For further enlightenment, study the `Principia Discordia', `{The Hitchhiker's Guide to the Galaxy}', `The Joy of Sex', and the Christian Bible (Revelation 13:8). See also {Discordianism} or consult your pineal gland. See also {for values of}.
:randomness: n. 1. An inexplicable misfeature; gratuitous inelegance. 2. A {hack} or {crock} that depends on a complex combination of coincidences (or, possibly, the combination upon which the crock depends for its accidental failure to malfunction). "This hack can output characters 40—57 by putting the character in the four-bit accumulator field of an XCT and then extracting six bits —- the low 2 bits of the XCT opcode are the right thing." "What randomness!" 3. Of people, synonymous with `flakiness'. The connotation is that the person so described is behaving weirdly, incompetently, or inappropriately for reasons which are (a) too tiresome to bother inquiring into, (b) are probably as inscrutable as quantum phenomena anyway, and (c) are likely to pass with time. "Maybe he has a real complaint, or maybe it's just randomness. See if he calls back."
:rape: vt. 1. To {screw} someone or something, violently; in particular, to destroy a program or information irrecoverably. Often used in describing file-system damage. "So-and-so was running a program that did absolute disk I/O and ended up raping the master directory." 2. To strip a piece of hardware for parts. 3. [CMU/Pitt] To mass-copy files from an anonymous ftp site. "Last night I raped Simtel's dskutl directory."
:rare mode: [UNIX] adj. CBREAK mode (character-by-character with
interrupts enabled). Distinguished from {raw mode} and {cooked
mode}; the phrase "a sort of half-cooked (rare?) mode" is used
in the V7/BSD manuals to describe the mode. Usage: rare.

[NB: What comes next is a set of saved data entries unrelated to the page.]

## config.mk

```make
export PLATFORM = sky130hd
export DESIGN_NAME = aclk_supervisor
export DESIGN_NICKNAME = d
export VERILOG_FILES = /design/src/rtl/aclk_sup_pkg.sv /design/src/rtl/aclk_sync.sv /design/src/rtl/aclk_frame_monitor.sv /design/src/rtl/aclk_power_ctrl.sv /design/src/rtl/aclk_supervisor.sv
export SDC_FILE = /design/constraint.sdc
export NUM_CORES = 1
export LEC_CHECK = 0
export CELL_PAD_IN_SITES_DETAIL_PLACEMENT = 0
export CELL_PAD_IN_SITES_GLOBAL_PLACEMENT = 1
export CORE_MARGIN = 3
export CORE_UTILIZATION = 45
export CTS_CLUSTER_DIAMETER = 40
export DETAILED_ROUTE_END_ITERATION = 10
export DONT_BUFFER_PORTS = 1
export PLACE_DENSITY = 0.85
export SYNTH_ARGS = -nofsm -noshare
export SYNTH_HDL_FRONTEND = slang
export SYNTH_HIERARCHICAL = 1
export SYNTH_SLANG_ARGS = --single-unit
export TNS_END_PERCENT = 50
```

## constraint.sdc

```tcl
create_clock -name clk -period 4 [get_ports clk]
set_clock_uncertainty 0.2 [all_clocks]
set_input_delay 0.8 -clock clk [delete_from_list [all_inputs] [get_ports clk]]
set_output_delay 0.8 -clock clk [all_outputs]
set_load 0.005 [all_outputs]
```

:raster blaster: n. [Cambridge] Specialized hardware for
{bitblt} operations (a {blitter}). Allegedly inspired by
`Rasta Blasta', British slang for the sort of portable stereo
Americans call a `boom box' or `ghetto blaster'.
:raster burn: n. Eyestrain brought on by too many hours of looking at low-res, poorly tuned, or glare-ridden monitors, esp. graphics monitors. See {terminal illness}.
:rat belt: n. A cable tie, esp. the sawtoothed, self-locking plastic kind that you can remove only by cutting (as opposed to a random twist of wire or a twist tie or one of those humongous metal clip frobs). Small cable ties are `mouse belts'.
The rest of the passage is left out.